A political problem despite everything
The administrative and financial concerns of IBUKA-Belgium will perhaps allow a fundamental debate on the political positioning of IBUKA, whether in Belgium or elsewhere. Moreover, since this year, a new association of survivors of the Tutsi genocide has emerged in Belgium and clearly shows itself as independent from the Government of Kigali (IGICUMBI, the Voice of the Survivors)[6].

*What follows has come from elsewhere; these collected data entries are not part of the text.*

--- src/rtl/dma_peripheral_responder_pkg.sv ---
// Shared types for the DMA peripheral responder.
//   PERIPH_STATE_e : responder channel state
//   DMA_DIR_e      : transfer direction as seen from the DMA controller
//   bus_evt_t      : per-cycle decoded bus strobe events (DACK-qualified)
package dma_peripheral_responder_pkg;

    typedef enum logic [1:0] {
        P_IDLE = 2'd0,
        P_REQ  = 2'd1,
        P_ACK  = 2'd2,
        P_DONE = 2'd3
    } PERIPH_STATE_e;

    typedef enum logic {
        DEV_TO_MEM = 1'b0,
        MEM_TO_DEV = 1'b1
    } DMA_DIR_e;

    typedef struct packed {
        logic ior_low;  // read strobe sampled low with DACK active
        logic ior_end;  // read strobe sampled 0->1 with DACK active
        logic iow_low;  // write strobe sampled low with DACK active
        logic iow_end;  // write strobe sampled 0->1 with DACK active
    } bus_evt_t;

    // Bus value returned when the controller reads an empty TX FIFO.
    localparam logic [7:0] UNDERRUN_BYTE = 8'hFF;

endpackage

Even if the Belgian branch of IBUKA manages to overcome its administrative, accounting, and financial troubles, the question that most interests Rwandans in Belgium is whether it will also free itself from the hold exerted on it by the Rwandan Patriotic Front (RPF) or if it will continue to be its ideological relay, at a time when the repression against the critical voices of the RPF is intensifying all over the world[7].
Gustave Mbonyumutwa
Jambonews
[1] https://www.lesoir.be/409482/article/2021-11-30/rwanda-lassociation-ibuka-devra-sexpliquer-devant-un-tribunal-belge, https://www.jambonews.net/actualites/20211129-ibuka-belgique-bientot-dissoute-par-la-justice-belge/, https://www.radiyoyacuvoa.com/a/ishirahamwe-ibuka-risabwa-gutanga-raporo-y-imyaka-itatu-iheze/6331822.html
[3] https://www.youtube.com/watch?v=O6tDZHI8sco&t=7144s
[5] Cfr the letter of May 23rd 2008 of the then President of IBUKA-Belgium, at the attention of Mister Bonesha, the then Ambassador if Rwanda in Belgium.